My question is: is the CUDA hardware faulty, or is there possibly another explanation? I have a kernel which has been in use for about a year without modification. Recently, I started getting segmentation faults at irregular intervals, i.e. it could be reproduced, sometimes after a few minutes, sometimes after hours of execution. This led to a bare-minimum version of the program which still reproduced the segfault. As well as much learning from stackoverflow posts.
cuda-memcheck, when run in a repeat bash loop, will eventually report:
========= Invalid __global__ read of size 4
========= at 0x000048f0 in SegFault.cu:157:SegFault( float* )
========= by thread (128,0,0) in block (3706,0,0)
========= Address 0x003400e8 is out of bounds
The usual culprit of bad pointer operations was ruled out. Another clue was the illegal addressing was not consistent in where it occurred in the code; it was occurring irregularly for any index to a global array, throughout the kernel.
At this point in my question, the most likely explanation is buggy code.

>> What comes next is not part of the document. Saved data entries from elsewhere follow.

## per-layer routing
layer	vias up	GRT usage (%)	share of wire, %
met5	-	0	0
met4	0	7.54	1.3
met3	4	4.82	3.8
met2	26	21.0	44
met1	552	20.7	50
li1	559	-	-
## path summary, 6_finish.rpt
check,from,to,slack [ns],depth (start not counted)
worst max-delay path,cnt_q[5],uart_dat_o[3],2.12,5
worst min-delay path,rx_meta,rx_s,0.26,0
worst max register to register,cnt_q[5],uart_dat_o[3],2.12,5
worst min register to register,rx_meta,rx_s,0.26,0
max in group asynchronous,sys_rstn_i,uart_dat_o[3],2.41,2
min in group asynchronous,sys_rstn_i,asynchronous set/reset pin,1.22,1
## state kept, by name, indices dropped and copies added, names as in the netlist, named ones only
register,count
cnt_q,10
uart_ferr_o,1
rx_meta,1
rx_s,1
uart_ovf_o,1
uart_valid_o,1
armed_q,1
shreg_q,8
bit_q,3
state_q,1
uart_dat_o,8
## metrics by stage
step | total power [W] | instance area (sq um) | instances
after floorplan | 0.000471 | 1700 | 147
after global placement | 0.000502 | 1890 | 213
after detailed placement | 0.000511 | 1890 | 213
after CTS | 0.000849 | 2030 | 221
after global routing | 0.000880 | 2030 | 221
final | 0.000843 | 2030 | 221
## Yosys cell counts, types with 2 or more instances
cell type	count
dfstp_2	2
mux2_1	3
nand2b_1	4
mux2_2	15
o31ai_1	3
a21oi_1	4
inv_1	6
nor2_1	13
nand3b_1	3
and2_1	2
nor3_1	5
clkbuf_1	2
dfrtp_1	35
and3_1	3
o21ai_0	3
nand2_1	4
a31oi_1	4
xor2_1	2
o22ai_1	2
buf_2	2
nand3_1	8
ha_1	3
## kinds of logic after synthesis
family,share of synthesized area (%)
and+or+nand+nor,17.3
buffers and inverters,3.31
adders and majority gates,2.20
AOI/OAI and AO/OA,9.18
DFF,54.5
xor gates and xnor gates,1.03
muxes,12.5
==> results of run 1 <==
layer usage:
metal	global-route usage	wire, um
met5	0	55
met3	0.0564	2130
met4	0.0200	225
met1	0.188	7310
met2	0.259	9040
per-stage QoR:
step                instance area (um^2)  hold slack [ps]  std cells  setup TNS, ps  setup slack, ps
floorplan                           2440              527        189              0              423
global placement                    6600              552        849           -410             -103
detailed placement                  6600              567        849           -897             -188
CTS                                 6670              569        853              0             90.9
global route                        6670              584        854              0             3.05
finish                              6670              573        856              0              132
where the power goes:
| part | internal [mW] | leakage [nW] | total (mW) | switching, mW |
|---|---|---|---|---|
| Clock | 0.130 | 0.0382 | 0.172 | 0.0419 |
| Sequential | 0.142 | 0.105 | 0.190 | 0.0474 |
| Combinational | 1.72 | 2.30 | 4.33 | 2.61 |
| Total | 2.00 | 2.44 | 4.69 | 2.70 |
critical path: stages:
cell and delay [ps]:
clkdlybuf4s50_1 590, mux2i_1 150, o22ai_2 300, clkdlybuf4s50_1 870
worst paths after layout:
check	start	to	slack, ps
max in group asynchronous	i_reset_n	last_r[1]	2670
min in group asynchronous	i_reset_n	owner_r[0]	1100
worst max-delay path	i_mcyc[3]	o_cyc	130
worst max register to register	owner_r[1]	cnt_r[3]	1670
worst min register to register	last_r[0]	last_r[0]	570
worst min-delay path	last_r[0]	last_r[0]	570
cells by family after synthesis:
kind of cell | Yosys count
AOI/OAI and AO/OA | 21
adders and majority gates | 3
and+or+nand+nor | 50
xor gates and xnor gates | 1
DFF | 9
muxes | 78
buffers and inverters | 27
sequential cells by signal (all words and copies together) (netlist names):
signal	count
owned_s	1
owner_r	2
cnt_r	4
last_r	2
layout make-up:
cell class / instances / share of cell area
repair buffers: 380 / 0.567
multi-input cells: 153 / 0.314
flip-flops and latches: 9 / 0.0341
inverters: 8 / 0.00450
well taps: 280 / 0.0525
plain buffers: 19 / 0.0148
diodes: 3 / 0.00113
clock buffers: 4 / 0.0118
<file path="config.mk">
export PLATFORM = sky130hd
export DESIGN_NAME = persiana_motor_driver
export DESIGN_NICKNAME = d
export VERILOG_FILES = /design/src/rtl/persiana_pkg.sv /design/src/rtl/persiana_timer.sv /design/src/rtl/persiana_motor_driver.sv
export SDC_FILE = /design/constraint.sdc
export NUM_CORES = 1
export LEC_CHECK = 0
export BUFFER_PORTS_ARGS = -buffer_cell sky130_fd_sc_hd__buf_2
export CORE_UTILIZATION = 43
export DETAILED_ROUTE_END_ITERATION = 7
export PLACE_DENSITY_LB_ADDON = 0.25
export SLEW_MARGIN = 40
export SYNTH_ARGS = -nofsm -noshare
export SYNTH_HDL_FRONTEND = slang
export SYNTH_SLANG_ARGS = --single-unit
</file>
<file path="constraint.sdc">
create_clock -name Reloj -period 2.2 [get_ports Reloj]
set_input_delay 0.44 -clock Reloj [delete_from_list [all_inputs] [get_ports Reloj]]
set_output_delay 0.44 -clock Reloj [all_outputs]
set_load 0.01 [all_outputs]
</file>
**config.mk**
```make
export PLATFORM = sky130hd
export DESIGN_NAME = weighted_rank_pipe
export DESIGN_NICKNAME = d
export VERILOG_FILES = /design/src/rtl/weighted_rank_pipe.sv
export SDC_FILE = /design/constraint.sdc
export NUM_CORES = 1
export LEC_CHECK = 0
export ABC_AREA = 1
export BUFFER_PORTS_ARGS = -buffer_cell sky130_fd_sc_hd__buf_2
export CORE_MARGIN = 2
export CORE_UTILIZATION = 60
export DETAILED_ROUTE_END_ITERATION = 6
export PLACE_DENSITY = 0.87
export RECOVER_POWER = 100
export SYNTH_ARGS = -nofsm -noshare
export SYNTH_HDL_FRONTEND = slang
export SYNTH_SLANG_ARGS = --single-unit
```
**constraint.sdc**
```tcl
create_clock -name clk -period 3.4 [get_ports clk]
set_clock_uncertainty 0.2 [all_clocks]
set_input_delay 0.34 -clock clk [delete_from_list [all_inputs] [get_ports clk]]
set_output_delay 0.34 -clock clk [all_outputs]
set_load 0.01 [all_outputs]
```
**src/rtl/weighted_rank_pipe.sv**
```systemverilog
// Weighted population count: each set comparator bit contributes a programmable
// weight; the weights are summed through a fully registered binary adder tree with a global stall.
module weighted_rank_pipe #(
    parameter int N_IN     = 8,
    parameter int WEIGHT_W = 4,
    parameter int OUT_W    = WEIGHT_W + $clog2(N_IN + 1)
) (
    input  logic                      clk,
    input  logic                      rst_n,
    input  logic [N_IN-1:0]           in_bits,
    input  logic                      in_valid,
    output logic                      in_ready,
    input  logic                      cfg_we,
    input  logic [$clog2(N_IN)-1:0]   cfg_addr,
    input  logic [WEIGHT_W-1:0]       cfg_data,
    output logic [OUT_W-1:0]          out_sum,
    output logic                      out_valid,
    input  logic                      out_ready
);

    localparam int DEPTH = $clog2(N_IN);

    logic [WEIGHT_W-1:0] r_weight [N_IN];
    logic                w_stall;

    // Stage 0 reads r_weight before this edge's write lands, so a sample
    // accepted together with a weight write still sees the old weight.
    always_ff @(posedge clk) begin
        if (!rst_n) begin
            for (int i = 0; i < N_IN; i++) begin
                r_weight[i] <= WEIGHT_W'(1);
            end
        end else if (cfg_we && (int'(cfg_addr) < N_IN)) begin
            r_weight[cfg_addr] <= cfg_data;
        end
    end

    // Level gi holds ceil(N_IN / 2**gi) partial sums; adjacent pairs are
    // added and an unpaired last node is carried up unchanged.
    for (genvar gi = 0; gi <= DEPTH; gi++) begin : g_lvl
        localparam int CNT = (N_IN + (1 << gi) - 1) >> gi;

        logic [OUT_W-1:0] r_node      [CNT];
        logic [OUT_W-1:0] w_node_next [CNT];
        logic             r_vld;
        logic             w_vld_next;

        if (gi == 0) begin : g_leaf
            for (genvar gj = 0; gj < CNT; gj++) begin : g_node
                assign w_node_next[gj] = in_bits[gj] ? OUT_W'(r_weight[gj]) : '0;
            end
            assign w_vld_next = in_valid;
        end else begin : g_add
            localparam int PCNT = (N_IN + (1 << (gi - 1)) - 1) >> (gi - 1);
            for (genvar gj = 0; gj < CNT; gj++) begin : g_node
                if (2 * gj + 1 < PCNT) begin : g_sum
                    assign w_node_next[gj] = g_lvl[gi-1].r_node[2*gj] + g_lvl[gi-1].r_node[2*gj+1];
                end else begin : g_pass
                    assign w_node_next[gj] = g_lvl[gi-1].r_node[2*gj];
                end
            end
            assign w_vld_next = g_lvl[gi-1].r_vld;
        end

        always_ff @(posedge clk) begin
            if (!rst_n) begin
                r_vld <= 1'b0;
                for (int j = 0; j < CNT; j++) begin
                    r_node[j] <= '0;
                end
            end else if (!w_stall) begin
                r_vld <= w_vld_next;
                for (int j = 0; j < CNT; j++) begin
                    r_node[j] <= w_node_next[j];
                end
            end
        end
    end

    assign out_valid = g_lvl[DEPTH].r_vld;
    assign out_sum   = g_lvl[DEPTH].r_node[0];
    assign w_stall   = out_valid && !out_ready;
    assign in_ready  = !w_stall;

endmodule

```
==> out/qor.txt <==
Status: finished clean
Clk sink count: 107
Global-route wire length before repair: 13,900 um
Data required, critical path: 3.38 ns
Initial antenna violation count: 0
Mean routed wirelength per cell: 13.2 um
Maximum VDD drop: 0.000302 V
Crit Path Max Fanout: 24
Setup violations, final: 0
Logic pwr share: 8.4%
Initial core utilization: 61.8%
Library cells used by synthesis: 20
Worst Hold Class: input port to flip-flop
Clock Pin Slew Worst Setup and Hold Paths: 0.10 ns
Drc violations: 0
Internal power: 1.88 mW
Switching pwr: 612 uW
Num rows: 33
CTS tree: built
Detailed Place HPWL: 6080 um
Clk buf depth: 2
MaxCap Viol Count: 0
PortBufs: 28
Final period util: 75.2%
Cts repair resizes: 0
ANT cells: 0
Design area: 5470 um2
F_max: 391 MHz
Power per cell area: 456 nW/um2
WL final: 8160 um
Synthesis-stage register bit count: 107
Sw Ratio: 24.5%
Clk_lat worst skew: 0.36 ns
Total global routing overflow: 0
Largest net degree at the start of global routing: 33
Die footprint: 9160 um2
Final ANT Viol Nets: 0
Syn. warnings: 0
Dpl cell area: 5310 um2
CP Capture Type: flip-flop
Synth Instances: 470
CTS Buf Count: 9
Total Neg Setup Slack: 0 ns
Hold_buf cts: 1
Total GRT Usage: 20.2%
Crit path time final: 2.56 ns
Drt pass-1 iters: 4
Starting DRT DRC Count: 192
Syn nets: 529
Seq pwr share: 62.3%
Slew HR: 27.8%
Post-Syn Area per Cell: 10.7 um2
Setup Buffers After CTS: 0
Endpoints failing hold: 0
CP Data Arrival Time: 2.54 ns
Clock Root Buffer: clkbuf_8
Die Ht: 95.7 um
Clock power frac: 29.3%
# IOs: 30
Worst hold slack: 0.138 ns
Crit start category: input port
Post-DR vias/cell: 5.04
DR vias: 3,109
H-Tree Level Count: 3
Layout cells sized above 1: 6.84%
NumNets Final: 566
Type of the worst setup path: input port to flip-flop
Total Power: 2.49 mW
Measured slew at the worst slew-check pin: 1.08 ns
Vias in the first global route: 3,099
RSZ-0062 raised after global routing: no
Core footprint: 8180 um2
Area delta synth->final: 8.33%
GP Congestion: 0.784
Leak: 2.52 nW
Register area share after synthesis: 62.9%
Max-slew violation count: 0
Post-Syn Area: 5050 um2
DIE WIDTH: 95.7 um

What leads me to believe the hardware is faulty comes from cuda-gdb:
cuda-gdb ./SegFaultTest
(cuda-gdb) set cuda memcheck on
(cuda-gdb) run
Illegal access to address (@global)0x245684 detected.
Program received signal CUDA_EXCEPTION_1, Lane Illegal Address.
[Switching focus to CUDA kernel 0, grid 1, block (5537,0,0), thread (0,0,0), device 0, sm 22, warp 28, lane 0]
0x00000000004f1ff8 in kernel( float * @global )<<<(33480,1,1),(512,1,1)>>> ( c=0x250000 ) at SegFault.cu:37
37 c[ix] += share_c[0];
(cuda-gdb) print &c[ix]
$2 = (@global float *) 0x255684
The index "ix" is:
int ix = blockIdx.x + blockIdx.y*gridDim.x;
And is not modified after instantiation. Indeed, 0x245684
is below the starting address for c=0x250000
. Yet, when I query print &c[ix]
it returns 0x255684
, which is an acceptable address for this array. Reproducing takes 10-50 executions before it pops up again, but the illegal address is always one bit 0x010000
different than what print &c[ix]
returns. I can't explain the difference in address between the error message and print. Combined with the one bit difference, I suspect faulty hardware. FWIW, 0x010000
is equal to the maximum grid size for this Tesla C1060.
And finally, I replaced the CUDA card today with a new model. I have not been able to reproduce after 100 executions.